▶ _Record extracts_:
--- src/hw/rtl/cft_pkg.sv ---
// Package for the CSV field tokenizer: payload structs, event kinds,
// character codes and configuration register indexes.
// No dependencies; every other file of the block imports it.
`default_nettype none

package cft_pkg;

    // Default depth of the held whitespace store.
    localparam int SPACE_DEPTH_DEF = 8;

    // Configuration port widths and register indexes.
    localparam int CFG_IDX_W  = 1;
    localparam int CFG_DATA_W = 1;
    localparam logic [CFG_IDX_W-1:0] REG_SKIP_FIRST_ROW  = 1'b0;
    localparam logic [CFG_IDX_W-1:0] REG_SKIP_BLANK_ROWS = 1'b1;

    // Input operation codes.
    localparam logic OP_DATA = 1'b0;
    localparam logic OP_EOF  = 1'b1;

    // Result kinds.
    localparam logic [1:0] K_BYTE  = 2'd0;
    localparam logic [1:0] K_FIELD = 2'd1;
    localparam logic [1:0] K_ROW   = 2'd2;
    localparam logic [1:0] K_EOF   = 2'd3;

    // Character codes.
    localparam logic [7:0] CH_QUOTE = 8'h22;
    localparam logic [7:0] CH_COMMA = 8'h2C;
    localparam logic [7:0] CH_NL    = 8'h0A;
    localparam logic [7:0] CH_TAB   = 8'h09;
    localparam logic [7:0] CH_CR    = 8'h0D;
    localparam logic [7:0] CH_SPACE = 8'h20;

    // One input transaction.
    typedef struct packed {
        logic       op;
        logic [7:0] data_byte;
    } in_t;

    // One result transaction.
    typedef struct packed {
        logic [1:0] kind;
        logic [7:0] out_byte;
        logic       syntax_error;
        logic       space_overflow;
        logic       last;
    } out_t;

    // Fixed-order events raised by one input, after any flushed whitespace.
    typedef struct packed {
        logic       byte_en;
        logic [7:0] byte_val;
        logic       field_en;
        logic       row_en;
        logic       eof_en;
        logic       err;
        logic       ovf;
    } evt_t;

endpackage

`default_nettype wire

--- src/hw/rtl/cft_parser.sv ---
// Parse state machine of the CSV field tokenizer: configuration registers,
// held whitespace store and the decode of one input into its events.
// Depends on cft_pkg.
`default_nettype none

module cft_parser
    import cft_pkg::*;
#(
    parameter int SPACE_DEPTH = SPACE_DEPTH_DEF,
    parameter int CW          = $clog2(SPACE_DEPTH + 1),
    parameter int IW          = (SPACE_DEPTH > 1) ? $clog2(SPACE_DEPTH) : 1
)
(
    input  wire logic                  clk,
    input  wire logic                  rst_n,
    input  wire logic                  in_fire,
    input  wire in_t                   in_item,
    input  wire logic                  cfg_we,
    input  wire logic [CFG_IDX_W-1:0]  cfg_index,
    input  wire logic [CFG_DATA_W-1:0] cfg_data,
    input  wire logic [IW-1:0]         rd_idx,
    output logic [7:0]                 rd_byte,
    output evt_t                       evt,
    output logic [CW-1:0]              flush_n
);

    localparam logic [2:0] ST_BEFORE  = 3'd0;
    localparam logic [2:0] ST_FIELD   = 3'd1;
    localparam logic [2:0] ST_QUOTE   = 3'd2;
    localparam logic [2:0] ST_ONQUOTE = 3'd3;
    localparam logic [2:0] ST_AFTER   = 3'd4;
    localparam logic [2:0] ST_SKIP    = 3'd5;

    logic [2:0]    state_reg, state_next;
    logic [CW-1:0] held_count_reg, held_count_next;
    logic          row_has_field_reg, row_has_field_next;
    logic          error_seen_reg, error_seen_next;
    logic          overflow_seen_reg, overflow_seen_next;
    logic          at_start_reg, at_start_next;
    logic          skip_first_row_reg;
    logic          skip_blank_rows_reg;
    logic [7:0]    held_space [SPACE_DEPTH];
    logic          held_we;
    logic          err_mid;

    logic       is_eof, is_q, is_comma, is_nl, is_ws;
    logic [7:0] ch;

    // Character classes of the incoming byte.
    assign is_eof   = (in_item.op == OP_EOF);
    assign ch       = in_item.data_byte;
    assign is_q     = (ch == CH_QUOTE);
    assign is_comma = (ch == CH_COMMA);
    assign is_nl    = (ch == CH_NL);
    assign is_ws    = (ch == CH_SPACE) || (ch == CH_TAB) || (ch == CH_CR);

    // Next state and events for the input on the port.
    always_comb
    begin
        state_next         = state_reg;
        held_count_next    = held_count_reg;
        row_has_field_next = row_has_field_reg;
        err_mid            = error_seen_reg;
        overflow_seen_next = overflow_seen_reg;
        at_start_next      = is_eof ? at_start_reg : 1'b0;
        held_we            = 1'b0;
        flush_n            = '0;
        evt                = '0;

        unique case (state_reg)
            ST_SKIP:
            begin
                if (is_eof)
                begin
                    evt.eof_en = 1'b1;
                end
                else if (is_nl)
                begin
                    state_next         = ST_BEFORE;
                    row_has_field_next = 1'b0;
                end
            end
            ST_BEFORE:
            begin
                if (is_eof)
                begin
                    evt.row_en = row_has_field_reg;
                    evt.eof_en = 1'b1;
                end
                else if (is_q)
                begin
                    row_has_field_next = 1'b1;
                    state_next         = ST_QUOTE;
                end
                else if (is_comma)
                begin
                    row_has_field_next = 1'b1;
                    evt.field_en       = 1'b1;
                end
                else if (is_ws)
                begin
                    // Leading whitespace is dropped.
                end
                else if (is_nl)
                begin
                    if (!(skip_blank_rows_reg && !row_has_field_reg))
                    begin
                        evt.field_en = 1'b1;
                        evt.row_en   = 1'b1;
                    end
                    row_has_field_next = 1'b0;
                end
                else
                begin
                    row_has_field_next = 1'b1;
                    evt.byte_en        = 1'b1;
                    state_next         = ST_FIELD;
                end
            end
            ST_FIELD:
            begin
                if (is_eof)
                begin
                    held_count_next = '0;
                    evt.field_en    = 1'b1;
                    evt.row_en      = 1'b1;
                    evt.eof_en      = 1'b1;
                end
                else if (is_q)
                begin
                    err_mid         = 1'b1;
                    flush_n         = held_count_reg;
                    held_count_next = '0;
                    state_next      = ST_QUOTE;
                end
                else if (is_comma)
                begin
                    held_count_next = '0;
                    evt.field_en    = 1'b1;
                    state_next      = ST_BEFORE;
                end
                else if (is_ws)
                begin
                    // Inner whitespace is held until a later ordinary byte or quote flushes it.
                    if (held_count_reg < CW'(SPACE_DEPTH))
                    begin
                        held_we         = 1'b1;
                        held_count_next = held_count_reg + CW'(1);
                    end
                    else
                    begin
                        overflow_seen_next = 1'b1;
                    end
                end
                else if (is_nl)
                begin
                    held_count_next    = '0;
                    evt.field_en       = 1'b1;
                    evt.row_en         = 1'b1;
                    row_has_field_next = 1'b0;
                    state_next         = ST_BEFORE;
                end
                else
                begin
                    flush_n         = held_count_reg;
                    held_count_next = '0;
                    evt.byte_en     = 1'b1;
                end
            end
            ST_QUOTE:
            begin
                if (is_eof)
                begin
                    err_mid      = 1'b1;
                    evt.field_en = 1'b1;
                    evt.row_en   = 1'b1;
                    evt.eof_en   = 1'b1;
                end
                else if (is_q)
                begin
                    state_next = ST_ONQUOTE;
                end
                else
                begin
                    evt.byte_en = 1'b1;
                end
            end
            ST_ONQUOTE:
            begin
                if (is_eof)
                begin
                    evt.field_en = 1'b1;
                    evt.row_en   = 1'b1;
                    evt.eof_en   = 1'b1;
                end
                else if (is_q)
                begin
                    // A doubled quote stands for one quote character.
                    evt.byte_en = 1'b1;
                    state_next  = ST_QUOTE;
                end
                else if (is_comma)
                begin
                    evt.field_en = 1'b1;
                    state_next   = ST_BEFORE;
                end
                else if (is_nl)
                begin
                    evt.field_en       = 1'b1;
                    evt.row_en         = 1'b1;
                    row_has_field_next = 1'b0;
                    state_next         = ST_BEFORE;
                end
                else if (is_ws)
                begin
                    evt.field_en = 1'b1;
                    state_next   = ST_AFTER;
                end
                else
                begin
                    // Garbage after a closing quote ends the field and the row.
                    err_mid            = 1'b1;
                    evt.field_en       = 1'b1;
                    evt.row_en         = 1'b1;
                    row_has_field_next = 1'b0;
                    state_next         = ST_AFTER;
                end
            end
            ST_AFTER:
            begin
                if (is_eof)
                begin
                    evt.row_en = 1'b1;
                    evt.eof_en = 1'b1;
                end
                else if (is_ws)
                begin
                    // Dropped.
                end
                else if (is_comma)
                begin
                    state_next = ST_BEFORE;
                end
                else if (is_nl)
                begin
                    evt.row_en         = 1'b1;
                    row_has_field_next = 1'b0;
                    state_next         = ST_BEFORE;
                end
                else
                begin
                    err_mid = 1'b1;
                end
            end
            default:
            begin
                state_next = ST_BEFORE;
            end
        endcase

        evt.byte_val = evt.byte_en ? ch : 8'h00;
        evt.err      = err_mid;
        evt.ovf      = overflow_seen_next;

        // End of input restarts the parser and clears the error flag.
        error_seen_next = err_mid;
        if (is_eof)
        begin
            error_seen_next    = 1'b0;
            state_next         = skip_first_row_reg ? ST_SKIP : ST_BEFORE;
            held_count_next    = '0;
            row_has_field_next = 1'b0;
            at_start_next      = 1'b1;
        end
    end

    // Parser control registers and configuration.
    always_ff @(posedge clk or negedge rst_n)
    begin
        if (!rst_n)
        begin
            state_reg           <= ST_BEFORE;
            held_count_reg      <= '0;
            row_has_field_reg   <= 1'b0;
            error_seen_reg      <= 1'b0;
            overflow_seen_reg   <= 1'b0;
            at_start_reg        <= 1'b1;
            skip_first_row_reg  <= 1'b0;
            skip_blank_rows_reg <= 1'b0;
        end
        else
        begin
            if (in_fire)
            begin
                state_reg         <= state_next;
                held_count_reg    <= held_count_next;
                row_has_field_reg <= row_has_field_next;
                error_seen_reg    <= error_seen_next;
                overflow_seen_reg <= overflow_seen_next;
                at_start_reg      <= at_start_next;
            end
            else if (cfg_we && (cfg_index == REG_SKIP_FIRST_ROW) && at_start_reg)
            begin
                // Before any data the skip setting takes effect at once.
                state_reg <= cfg_data[0] ? ST_SKIP : ST_BEFORE;
            end

            if (cfg_we)
            begin
                unique case (cfg_index)
                    REG_SKIP_FIRST_ROW:  skip_first_row_reg  <= cfg_data[0];
                    REG_SKIP_BLANK_ROWS: skip_blank_rows_reg <= cfg_data[0];
                    default:             ;
                endcase
            end
        end
    end

    // Held whitespace store. The read is registered: rd_idx is the address
    // that the flush needs in the following cycle.
    always_ff @(posedge clk)
    begin
        if (in_fire && held_we)
        begin
            held_space[held_count_reg[IW-1:0]] <= ch;
        end
        rd_byte <= held_space[rd_idx];
    end

    // The held count never passes the store depth.
    a_count_bound: assert property (@(posedge clk) disable iff (!rst_n)
        held_count_reg <= CW'(SPACE_DEPTH))
        else $error("held whitespace count beyond store depth");

    // Only the field state holds whitespace.
    a_count_in_field: assert property (@(posedge clk) disable iff (!rst_n)
        held_count_reg != '0 |-> state_reg == ST_FIELD)
        else $error("whitespace held outside an unquoted field");

endmodule

`default_nettype wire

--- src/hw/rtl/csv_field_tokenizer_top.sv ---
// Top level of the CSV field tokenizer: input handshake, result register
// that sequences the events of one input, and the output handshake.
// Depends on cft_pkg and cft_parser.
// Latency: the first result of an input is offered the cycle after it is taken.
// Throughput: one input per cycle while each input yields at most one result and
// no result stalls; an input with more results (up to SPACE_DEPTH + 1, or 3 at
// end of input in a field) stalls the input side until its last result is taken.
// Reset (rst_n, asynchronous): result register emptied, parser at the start state.
`default_nettype none

module csv_field_tokenizer_top
    import cft_pkg::*;
#(
    parameter int SPACE_DEPTH = SPACE_DEPTH_DEF
)
(
    input  wire logic                  clk,
    input  wire logic                  rst_n,
    input  wire logic                  byte_valid,
    output logic                       byte_stall,
    input  wire in_t                   byte_item,
    output logic                       tok_valid,
    input  wire logic                  tok_stall,
    output out_t                       tok_item,
    input  wire logic                  cfg_we,
    input  wire logic [CFG_IDX_W-1:0]  cfg_index,
    input  wire logic [CFG_DATA_W-1:0] cfg_data
);

    localparam int CW = $clog2(SPACE_DEPTH + 1);
    localparam int IW = (SPACE_DEPTH > 1) ? $clog2(SPACE_DEPTH) : 1;

    evt_t          evt;
    logic [CW-1:0] flush_n;
    logic [7:0]    rd_byte;

    // Result register: remaining flush bytes and the fixed-order events.
    logic [CW-1:0] flush_rem_reg;
    logic [IW-1:0] flush_idx_reg, flush_idx_next;
    logic          byte_en_reg, field_en_reg, row_en_reg, eof_en_reg;
    logic [7:0]    byte_val_reg;
    logic          err_reg, ovf_reg;

    logic       byte_fire, tok_fire, tok_last;
    logic [2:0] tail_n;

    cft_parser #(
        .SPACE_DEPTH (SPACE_DEPTH),
        .CW          (CW),
        .IW          (IW)
    ) u_parser (
        .clk       (clk),
        .rst_n     (rst_n),
        .in_fire   (byte_fire),
        .in_item   (byte_item),
        .cfg_we    (cfg_we),
        .cfg_index (cfg_index),
        .cfg_data  (cfg_data),
        .rd_idx    (flush_idx_next),
        .rd_byte   (rd_byte),
        .evt       (evt),
        .flush_n   (flush_n)
    );

    // Handshake and end of the current result sequence.
    assign tail_n = {2'b00, byte_en_reg} + {2'b00, field_en_reg}
                  + {2'b00, row_en_reg} + {2'b00, eof_en_reg};
    assign tok_valid  = (flush_rem_reg != '0) || (tail_n != 3'd0);
    assign tok_last   = ((flush_rem_reg == '0) && (tail_n == 3'd1))
                     || ((flush_rem_reg == CW'(1)) && (tail_n == 3'd0));
    assign tok_fire   = tok_valid && !tok_stall;
    assign byte_stall = tok_valid && !(tok_fire && tok_last);
    assign byte_fire  = byte_valid && !byte_stall;

    // Result transaction selection: flushed whitespace first, then events.
    always_comb
    begin
        tok_item                = '0;
        tok_item.syntax_error   = err_reg;
        tok_item.space_overflow = ovf_reg;
        tok_item.last           = tok_last;
        if (flush_rem_reg != '0)
        begin
            tok_item.kind     = K_BYTE;
            tok_item.out_byte = rd_byte;
        end
        else if (byte_en_reg)
        begin
            tok_item.kind     = K_BYTE;
            tok_item.out_byte = byte_val_reg;
        end
        else if (field_en_reg)
        begin
            tok_item.kind = K_FIELD;
        end
        else if (row_en_reg)
        begin
            tok_item.kind = K_ROW;
        end
        else
        begin
            tok_item.kind = K_EOF;
        end
    end

    // Flush read address: back to the first entry on a taken input, then one
    // step per taken flush byte.
    always_comb
    begin
        flush_idx_next = flush_idx_reg;
        if (byte_fire)
        begin
            flush_idx_next = '0;
        end
        else if (tok_fire && (flush_rem_reg != '0))
        begin
            flush_idx_next = flush_idx_reg + IW'(1);
        end
    end

    always_ff @(posedge clk or negedge rst_n)
    begin
        if (!rst_n)
        begin
            flush_idx_reg <= '0;
        end
        else
        begin
            flush_idx_reg <= flush_idx_next;
        end
    end

    // Load on a taken input, otherwise step past each taken result.
    always_ff @(posedge clk or negedge rst_n)
    begin
        if (!rst_n)
        begin
            flush_rem_reg <= '0;
            byte_en_reg   <= 1'b0;
            field_en_reg  <= 1'b0;
            row_en_reg    <= 1'b0;
            eof_en_reg    <= 1'b0;
        end
        else if (byte_fire)
        begin
            flush_rem_reg <= flush_n;
            byte_en_reg   <= evt.byte_en;
            field_en_reg  <= evt.field_en;
            row_en_reg    <= evt.row_en;
            eof_en_reg    <= evt.eof_en;
        end
        else if (tok_fire)
        begin
            if (flush_rem_reg != '0)
            begin
                flush_rem_reg <= flush_rem_reg - CW'(1);
            end
            else if (byte_en_reg)
            begin
                byte_en_reg <= 1'b0;
            end
            else if (field_en_reg)
            begin
                field_en_reg <= 1'b0;
            end
            else if (row_en_reg)
            begin
                row_en_reg <= 1'b0;
            end
            else
            begin
                eof_en_reg <= 1'b0;
            end
        end
    end

    // Result payload, taken with each input.
    always_ff @(posedge clk)
    begin
        if (byte_fire)
        begin
            byte_val_reg <= evt.byte_val;
            err_reg      <= evt.err;
            ovf_reg      <= evt.ovf;
        end
    end

    // End of input is always the final result of its input.
    a_eof_last: assert property (@(posedge clk) disable iff (!rst_n)
        tok_valid && (tok_item.kind == K_EOF) |-> tok_item.last)
        else $error("end-of-input result not marked last");

    // Events other than field bytes carry a zero byte.
    a_byte_zero: assert property (@(posedge clk) disable iff (!rst_n)
        tok_valid && (tok_item.kind != K_BYTE) |-> tok_item.out_byte == 8'h00)
        else $error("non-byte result carries a byte value");

    // An input that raises events offers its first result on the next cycle.
    a_load_shows: assert property (@(posedge clk) disable iff (!rst_n)
        byte_fire && ((flush_n != '0) || evt.byte_en || evt.field_en
            || evt.row_en || evt.eof_en) |=> tok_valid)
        else $error("events of a taken input were lost");

    // The flush count never passes the store depth.
    a_flush_bound: assert property (@(posedge clk) disable iff (!rst_n)
        flush_rem_reg <= CW'(SPACE_DEPTH))
        else $error("flush count beyond store depth");

endmodule

`default_nettype wire
--- config.mk ---
export PLATFORM = sky130hd
export DESIGN_NAME = csv_field_tokenizer_top
export DESIGN_NICKNAME = d
export VERILOG_FILES = /design/src/hw/rtl/cft_pkg.sv /design/src/hw/rtl/cft_parser.sv /design/src/hw/rtl/csv_field_tokenizer_top.sv
export SDC_FILE = /design/constraint.sdc
export NUM_CORES = 1
export LEC_CHECK = 0
export BUFFER_PORTS_ARGS = -buffer_cell sky130_fd_sc_hd__buf_2
export CAP_MARGIN = 20
export CELL_PAD_IN_SITES_DETAIL_PLACEMENT = 2
export CELL_PAD_IN_SITES_GLOBAL_PLACEMENT = 2
export CORE_ASPECT_RATIO = 1.1
export CORE_MARGIN = 8
export CORE_UTILIZATION = 40
export CTS_BUF_LIST = sky130_fd_sc_hd__clkbuf_4
export DETAILED_ROUTE_END_ITERATION = 10
export PLACE_DENSITY_LB_ADDON = 0.3
export SLEW_MARGIN = 20
export SYNTH_ARGS = -nofsm -noshare
export SYNTH_HDL_FRONTEND = slang
export SYNTH_HIERARCHICAL = 1
export SYNTH_SLANG_ARGS = --single-unit
--- constraint.sdc ---
create_clock -name clk -period 4.2 [get_ports clk]
set_clock_uncertainty 0.05 [all_clocks]
set_input_delay 0.84 -clock clk [delete_from_list [all_inputs] [get_ports clk]]
set_output_delay 0.84 -clock clk [all_outputs]
set_load 0.01 [all_outputs]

▶ _Your objective_: Would you please return all lines of the data that include the word "taken"?

▶ _Solution to this task_:
// Latency: the first result of an input is offered the cycle after it is taken.
// end of input in a field) stalls the input side until its last result is taken.
    // Flush read address: back to the first entry on a taken input, then one
    // step per taken flush byte.
    // Load on a taken input, otherwise step past each taken result.
    // Result payload, taken with each input.
        else $error("events of a taken input were lost");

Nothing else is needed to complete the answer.